→ Activity:
Write out the listing below exactly, beginning at its first line and ending with the line that contains "export PLACE_DENSITY_LB_ADDON = 0.05".

→ Provided entries:
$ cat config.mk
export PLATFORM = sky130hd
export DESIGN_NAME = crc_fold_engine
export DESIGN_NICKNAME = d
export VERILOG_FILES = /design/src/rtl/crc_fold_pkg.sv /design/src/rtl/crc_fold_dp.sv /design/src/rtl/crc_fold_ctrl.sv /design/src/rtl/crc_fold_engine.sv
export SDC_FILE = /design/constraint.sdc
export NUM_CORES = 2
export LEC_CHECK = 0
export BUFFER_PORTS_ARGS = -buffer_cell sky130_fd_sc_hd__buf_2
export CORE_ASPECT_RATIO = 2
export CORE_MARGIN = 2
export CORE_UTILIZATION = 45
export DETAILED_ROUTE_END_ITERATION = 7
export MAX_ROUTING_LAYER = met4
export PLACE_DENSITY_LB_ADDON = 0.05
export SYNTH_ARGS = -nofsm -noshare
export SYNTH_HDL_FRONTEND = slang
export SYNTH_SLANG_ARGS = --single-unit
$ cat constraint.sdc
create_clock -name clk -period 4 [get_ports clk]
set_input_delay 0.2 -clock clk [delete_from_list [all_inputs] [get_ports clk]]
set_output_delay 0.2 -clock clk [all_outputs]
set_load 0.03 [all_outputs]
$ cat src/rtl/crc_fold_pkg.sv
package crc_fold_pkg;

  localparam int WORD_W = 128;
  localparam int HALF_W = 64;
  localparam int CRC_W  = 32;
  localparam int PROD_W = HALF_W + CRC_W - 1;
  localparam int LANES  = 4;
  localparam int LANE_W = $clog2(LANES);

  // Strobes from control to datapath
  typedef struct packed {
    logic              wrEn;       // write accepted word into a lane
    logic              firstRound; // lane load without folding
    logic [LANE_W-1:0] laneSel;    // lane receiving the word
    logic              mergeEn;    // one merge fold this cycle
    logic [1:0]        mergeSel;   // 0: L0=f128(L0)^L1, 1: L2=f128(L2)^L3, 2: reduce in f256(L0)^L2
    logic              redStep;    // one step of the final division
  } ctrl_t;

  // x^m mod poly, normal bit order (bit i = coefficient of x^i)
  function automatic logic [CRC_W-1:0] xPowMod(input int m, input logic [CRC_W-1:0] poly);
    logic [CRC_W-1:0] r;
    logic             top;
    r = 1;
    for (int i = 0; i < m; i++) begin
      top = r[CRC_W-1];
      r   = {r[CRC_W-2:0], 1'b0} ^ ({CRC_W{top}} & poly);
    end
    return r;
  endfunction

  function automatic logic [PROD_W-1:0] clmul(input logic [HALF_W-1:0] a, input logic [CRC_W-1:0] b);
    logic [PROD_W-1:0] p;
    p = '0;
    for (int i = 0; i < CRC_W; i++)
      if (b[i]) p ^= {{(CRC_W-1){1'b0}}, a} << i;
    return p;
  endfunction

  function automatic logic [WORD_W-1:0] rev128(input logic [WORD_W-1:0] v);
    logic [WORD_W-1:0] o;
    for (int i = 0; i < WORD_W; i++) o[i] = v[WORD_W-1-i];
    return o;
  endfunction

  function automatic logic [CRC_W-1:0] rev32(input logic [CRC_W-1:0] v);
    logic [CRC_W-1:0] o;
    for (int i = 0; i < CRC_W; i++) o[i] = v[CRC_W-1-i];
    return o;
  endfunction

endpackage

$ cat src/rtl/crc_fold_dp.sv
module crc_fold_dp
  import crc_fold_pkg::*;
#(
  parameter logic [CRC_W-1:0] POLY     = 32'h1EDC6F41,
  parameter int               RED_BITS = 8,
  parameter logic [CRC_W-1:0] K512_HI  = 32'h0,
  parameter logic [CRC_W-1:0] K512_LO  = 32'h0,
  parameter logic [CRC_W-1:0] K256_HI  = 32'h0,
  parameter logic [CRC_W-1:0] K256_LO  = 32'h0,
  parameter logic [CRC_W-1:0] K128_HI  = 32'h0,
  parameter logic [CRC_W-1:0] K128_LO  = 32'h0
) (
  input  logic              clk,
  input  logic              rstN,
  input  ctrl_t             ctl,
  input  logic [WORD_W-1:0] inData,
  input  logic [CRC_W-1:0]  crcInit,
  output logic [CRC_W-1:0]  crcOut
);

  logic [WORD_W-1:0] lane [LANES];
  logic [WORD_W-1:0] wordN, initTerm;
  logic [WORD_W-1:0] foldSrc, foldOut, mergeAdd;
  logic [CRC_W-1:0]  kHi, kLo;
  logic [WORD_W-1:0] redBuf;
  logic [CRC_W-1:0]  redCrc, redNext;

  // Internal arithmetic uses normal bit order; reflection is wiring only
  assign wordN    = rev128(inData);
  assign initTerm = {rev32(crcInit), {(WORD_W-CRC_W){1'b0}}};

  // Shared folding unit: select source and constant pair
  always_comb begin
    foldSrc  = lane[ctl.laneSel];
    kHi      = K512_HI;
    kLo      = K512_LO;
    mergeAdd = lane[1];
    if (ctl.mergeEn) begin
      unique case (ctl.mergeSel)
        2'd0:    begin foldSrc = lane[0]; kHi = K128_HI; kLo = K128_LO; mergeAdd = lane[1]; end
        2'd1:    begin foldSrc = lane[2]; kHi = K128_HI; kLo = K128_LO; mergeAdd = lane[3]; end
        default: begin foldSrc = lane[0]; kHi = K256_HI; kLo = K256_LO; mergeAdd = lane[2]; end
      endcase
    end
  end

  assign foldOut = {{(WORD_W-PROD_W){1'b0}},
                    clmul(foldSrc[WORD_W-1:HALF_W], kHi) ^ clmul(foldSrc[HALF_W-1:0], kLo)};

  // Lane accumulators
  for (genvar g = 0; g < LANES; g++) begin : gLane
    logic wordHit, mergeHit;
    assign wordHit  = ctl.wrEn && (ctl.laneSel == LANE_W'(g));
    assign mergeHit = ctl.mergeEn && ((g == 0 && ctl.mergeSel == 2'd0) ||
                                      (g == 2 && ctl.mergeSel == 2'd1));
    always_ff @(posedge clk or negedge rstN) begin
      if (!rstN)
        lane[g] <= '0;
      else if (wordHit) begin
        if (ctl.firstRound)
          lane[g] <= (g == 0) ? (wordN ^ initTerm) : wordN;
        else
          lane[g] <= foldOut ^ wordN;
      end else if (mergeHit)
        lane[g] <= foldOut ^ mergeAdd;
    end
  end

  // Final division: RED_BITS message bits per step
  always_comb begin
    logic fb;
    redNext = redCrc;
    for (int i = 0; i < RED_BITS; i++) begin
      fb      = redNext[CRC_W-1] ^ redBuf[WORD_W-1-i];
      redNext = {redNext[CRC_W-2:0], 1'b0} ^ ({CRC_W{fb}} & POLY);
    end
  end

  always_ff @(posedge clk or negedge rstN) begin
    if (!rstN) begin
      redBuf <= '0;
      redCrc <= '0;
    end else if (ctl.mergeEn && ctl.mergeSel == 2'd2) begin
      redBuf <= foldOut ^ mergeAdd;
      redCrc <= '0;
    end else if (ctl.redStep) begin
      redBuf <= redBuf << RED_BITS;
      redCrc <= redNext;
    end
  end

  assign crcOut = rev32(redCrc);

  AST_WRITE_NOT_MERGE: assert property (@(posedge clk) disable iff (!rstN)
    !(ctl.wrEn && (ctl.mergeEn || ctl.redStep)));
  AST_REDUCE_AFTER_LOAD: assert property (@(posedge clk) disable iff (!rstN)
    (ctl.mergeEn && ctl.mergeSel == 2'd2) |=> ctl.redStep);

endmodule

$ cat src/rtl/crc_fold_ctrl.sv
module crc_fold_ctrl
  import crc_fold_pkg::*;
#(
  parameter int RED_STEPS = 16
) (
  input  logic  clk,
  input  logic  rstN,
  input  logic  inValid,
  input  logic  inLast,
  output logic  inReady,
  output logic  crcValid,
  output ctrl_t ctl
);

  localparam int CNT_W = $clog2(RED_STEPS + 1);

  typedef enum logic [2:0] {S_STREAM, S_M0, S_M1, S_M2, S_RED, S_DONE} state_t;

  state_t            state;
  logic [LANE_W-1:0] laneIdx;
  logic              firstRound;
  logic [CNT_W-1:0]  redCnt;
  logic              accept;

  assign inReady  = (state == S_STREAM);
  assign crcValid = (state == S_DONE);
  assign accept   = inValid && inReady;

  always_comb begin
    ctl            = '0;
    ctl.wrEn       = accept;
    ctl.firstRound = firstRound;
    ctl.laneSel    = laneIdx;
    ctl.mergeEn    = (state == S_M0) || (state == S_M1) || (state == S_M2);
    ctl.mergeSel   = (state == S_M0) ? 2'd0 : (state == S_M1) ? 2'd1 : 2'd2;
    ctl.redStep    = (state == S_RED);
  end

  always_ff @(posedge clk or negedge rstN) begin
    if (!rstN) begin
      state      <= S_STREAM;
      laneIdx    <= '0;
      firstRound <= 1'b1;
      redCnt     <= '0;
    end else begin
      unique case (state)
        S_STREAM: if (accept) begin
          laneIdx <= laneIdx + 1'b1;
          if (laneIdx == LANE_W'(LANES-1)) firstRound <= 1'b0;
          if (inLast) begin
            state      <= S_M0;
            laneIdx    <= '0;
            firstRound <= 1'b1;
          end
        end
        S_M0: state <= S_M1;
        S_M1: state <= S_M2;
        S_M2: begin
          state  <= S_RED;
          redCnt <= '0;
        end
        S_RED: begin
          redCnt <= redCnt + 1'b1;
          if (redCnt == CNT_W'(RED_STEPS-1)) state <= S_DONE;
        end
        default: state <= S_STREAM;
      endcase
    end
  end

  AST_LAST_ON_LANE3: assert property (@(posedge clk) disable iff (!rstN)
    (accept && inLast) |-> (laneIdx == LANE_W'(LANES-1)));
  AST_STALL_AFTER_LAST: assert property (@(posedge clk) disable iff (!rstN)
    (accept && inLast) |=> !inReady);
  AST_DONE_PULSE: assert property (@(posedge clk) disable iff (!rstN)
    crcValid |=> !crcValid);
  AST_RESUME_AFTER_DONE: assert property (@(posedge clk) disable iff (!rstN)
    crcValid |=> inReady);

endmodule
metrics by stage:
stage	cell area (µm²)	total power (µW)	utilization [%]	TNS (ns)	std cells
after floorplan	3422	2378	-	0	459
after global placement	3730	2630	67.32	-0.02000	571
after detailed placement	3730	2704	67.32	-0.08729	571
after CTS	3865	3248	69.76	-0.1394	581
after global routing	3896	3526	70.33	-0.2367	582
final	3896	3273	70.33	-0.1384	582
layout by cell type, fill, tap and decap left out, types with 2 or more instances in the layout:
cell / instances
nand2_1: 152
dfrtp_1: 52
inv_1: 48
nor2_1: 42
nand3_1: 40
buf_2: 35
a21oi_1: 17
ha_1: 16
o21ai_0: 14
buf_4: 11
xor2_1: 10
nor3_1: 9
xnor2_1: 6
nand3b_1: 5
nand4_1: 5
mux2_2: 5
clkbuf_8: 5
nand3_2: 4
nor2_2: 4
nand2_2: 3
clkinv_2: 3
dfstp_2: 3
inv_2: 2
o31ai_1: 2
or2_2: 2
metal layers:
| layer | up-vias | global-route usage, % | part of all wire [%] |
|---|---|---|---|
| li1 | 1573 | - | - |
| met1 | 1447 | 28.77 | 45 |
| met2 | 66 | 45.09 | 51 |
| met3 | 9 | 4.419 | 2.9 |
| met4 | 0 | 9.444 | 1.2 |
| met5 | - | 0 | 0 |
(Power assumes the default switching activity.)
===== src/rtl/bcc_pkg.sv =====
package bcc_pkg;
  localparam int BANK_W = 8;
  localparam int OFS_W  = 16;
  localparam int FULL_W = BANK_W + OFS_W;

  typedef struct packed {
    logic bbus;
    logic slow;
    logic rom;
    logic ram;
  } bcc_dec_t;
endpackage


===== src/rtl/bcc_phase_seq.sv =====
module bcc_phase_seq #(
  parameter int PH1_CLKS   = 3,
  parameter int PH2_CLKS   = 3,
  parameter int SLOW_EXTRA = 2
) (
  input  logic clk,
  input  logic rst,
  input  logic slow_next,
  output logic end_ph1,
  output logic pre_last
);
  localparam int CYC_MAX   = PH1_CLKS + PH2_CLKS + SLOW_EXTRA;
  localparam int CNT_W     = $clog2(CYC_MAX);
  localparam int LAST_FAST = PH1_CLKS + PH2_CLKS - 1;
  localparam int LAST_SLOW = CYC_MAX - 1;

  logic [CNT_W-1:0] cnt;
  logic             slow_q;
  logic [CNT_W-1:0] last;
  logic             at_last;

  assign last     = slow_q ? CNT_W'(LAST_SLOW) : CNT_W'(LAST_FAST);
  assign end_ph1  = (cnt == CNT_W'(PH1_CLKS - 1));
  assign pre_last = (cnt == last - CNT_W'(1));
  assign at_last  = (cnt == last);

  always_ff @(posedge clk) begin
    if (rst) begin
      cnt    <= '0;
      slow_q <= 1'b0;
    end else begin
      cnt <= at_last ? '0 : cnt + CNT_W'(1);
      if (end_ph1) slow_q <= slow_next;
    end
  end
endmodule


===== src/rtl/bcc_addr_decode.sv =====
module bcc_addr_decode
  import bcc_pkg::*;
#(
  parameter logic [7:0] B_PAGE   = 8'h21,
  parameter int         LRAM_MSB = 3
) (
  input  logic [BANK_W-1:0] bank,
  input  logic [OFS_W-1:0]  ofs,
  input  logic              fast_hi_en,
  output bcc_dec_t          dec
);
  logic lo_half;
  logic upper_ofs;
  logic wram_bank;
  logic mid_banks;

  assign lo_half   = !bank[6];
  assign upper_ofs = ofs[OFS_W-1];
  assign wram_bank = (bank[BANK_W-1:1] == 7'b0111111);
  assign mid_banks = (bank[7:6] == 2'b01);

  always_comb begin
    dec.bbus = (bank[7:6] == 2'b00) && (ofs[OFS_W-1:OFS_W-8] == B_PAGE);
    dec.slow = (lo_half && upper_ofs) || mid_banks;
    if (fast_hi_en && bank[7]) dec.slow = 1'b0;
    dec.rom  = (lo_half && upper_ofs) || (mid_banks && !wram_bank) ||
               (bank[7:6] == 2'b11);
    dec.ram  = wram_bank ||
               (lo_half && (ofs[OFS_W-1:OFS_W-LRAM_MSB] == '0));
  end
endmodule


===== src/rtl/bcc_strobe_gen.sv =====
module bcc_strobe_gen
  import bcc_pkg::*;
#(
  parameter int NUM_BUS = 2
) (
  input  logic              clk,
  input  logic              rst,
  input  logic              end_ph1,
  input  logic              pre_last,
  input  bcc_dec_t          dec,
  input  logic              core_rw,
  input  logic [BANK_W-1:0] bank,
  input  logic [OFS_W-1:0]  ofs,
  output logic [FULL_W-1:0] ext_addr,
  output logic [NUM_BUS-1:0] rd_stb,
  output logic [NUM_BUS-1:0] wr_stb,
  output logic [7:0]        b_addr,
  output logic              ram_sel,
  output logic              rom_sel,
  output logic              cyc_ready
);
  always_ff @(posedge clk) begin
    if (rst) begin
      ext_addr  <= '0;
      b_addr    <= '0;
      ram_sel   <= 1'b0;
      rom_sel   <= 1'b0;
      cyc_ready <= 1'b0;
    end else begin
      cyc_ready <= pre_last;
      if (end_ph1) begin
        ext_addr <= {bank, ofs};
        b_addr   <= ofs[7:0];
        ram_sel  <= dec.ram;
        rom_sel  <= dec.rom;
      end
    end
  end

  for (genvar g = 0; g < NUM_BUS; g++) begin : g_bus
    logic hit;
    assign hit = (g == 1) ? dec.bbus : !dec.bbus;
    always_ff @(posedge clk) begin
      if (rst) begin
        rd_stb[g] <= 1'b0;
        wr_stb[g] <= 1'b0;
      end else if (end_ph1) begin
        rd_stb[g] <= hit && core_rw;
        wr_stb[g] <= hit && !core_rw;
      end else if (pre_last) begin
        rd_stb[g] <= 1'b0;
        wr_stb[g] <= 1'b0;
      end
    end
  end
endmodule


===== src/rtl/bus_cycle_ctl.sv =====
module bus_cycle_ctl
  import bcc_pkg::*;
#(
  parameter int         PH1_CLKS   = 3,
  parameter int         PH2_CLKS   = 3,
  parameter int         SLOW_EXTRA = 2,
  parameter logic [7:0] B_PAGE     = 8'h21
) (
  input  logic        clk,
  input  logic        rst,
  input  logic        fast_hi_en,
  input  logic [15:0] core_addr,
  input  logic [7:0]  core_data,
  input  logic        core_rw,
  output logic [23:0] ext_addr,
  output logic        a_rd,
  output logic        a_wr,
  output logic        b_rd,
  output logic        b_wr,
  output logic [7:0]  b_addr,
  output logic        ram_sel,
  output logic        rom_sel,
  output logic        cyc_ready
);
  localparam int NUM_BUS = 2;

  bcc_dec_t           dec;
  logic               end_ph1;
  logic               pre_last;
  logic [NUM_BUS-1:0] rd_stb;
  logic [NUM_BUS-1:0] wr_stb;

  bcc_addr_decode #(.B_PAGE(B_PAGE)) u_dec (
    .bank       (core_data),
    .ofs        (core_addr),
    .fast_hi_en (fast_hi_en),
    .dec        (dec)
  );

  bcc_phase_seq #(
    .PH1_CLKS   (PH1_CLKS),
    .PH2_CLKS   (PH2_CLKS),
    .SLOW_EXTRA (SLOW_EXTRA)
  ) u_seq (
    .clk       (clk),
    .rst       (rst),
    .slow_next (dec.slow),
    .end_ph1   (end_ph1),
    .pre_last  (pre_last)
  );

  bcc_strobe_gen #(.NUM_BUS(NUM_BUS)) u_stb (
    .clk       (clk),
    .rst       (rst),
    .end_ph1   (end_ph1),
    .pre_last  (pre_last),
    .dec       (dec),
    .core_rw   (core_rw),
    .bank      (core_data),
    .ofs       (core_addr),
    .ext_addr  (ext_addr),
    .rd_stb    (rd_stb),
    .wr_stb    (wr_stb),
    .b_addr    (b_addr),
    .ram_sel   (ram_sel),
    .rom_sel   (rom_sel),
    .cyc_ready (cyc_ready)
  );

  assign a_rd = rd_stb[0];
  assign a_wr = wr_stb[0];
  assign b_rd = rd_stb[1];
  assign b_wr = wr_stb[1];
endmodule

→ Task solution:
$ cat config.mk
export PLATFORM = sky130hd
export DESIGN_NAME = crc_fold_engine
export DESIGN_NICKNAME = d
export VERILOG_FILES = /design/src/rtl/crc_fold_pkg.sv /design/src/rtl/crc_fold_dp.sv /design/src/rtl/crc_fold_ctrl.sv /design/src/rtl/crc_fold_engine.sv
export SDC_FILE = /design/constraint.sdc
export NUM_CORES = 2
export LEC_CHECK = 0
export BUFFER_PORTS_ARGS = -buffer_cell sky130_fd_sc_hd__buf_2
export CORE_ASPECT_RATIO = 2
export CORE_MARGIN = 2
export CORE_UTILIZATION = 45
export DETAILED_ROUTE_END_ITERATION = 7
export MAX_ROUTING_LAYER = met4
export PLACE_DENSITY_LB_ADDON = 0.05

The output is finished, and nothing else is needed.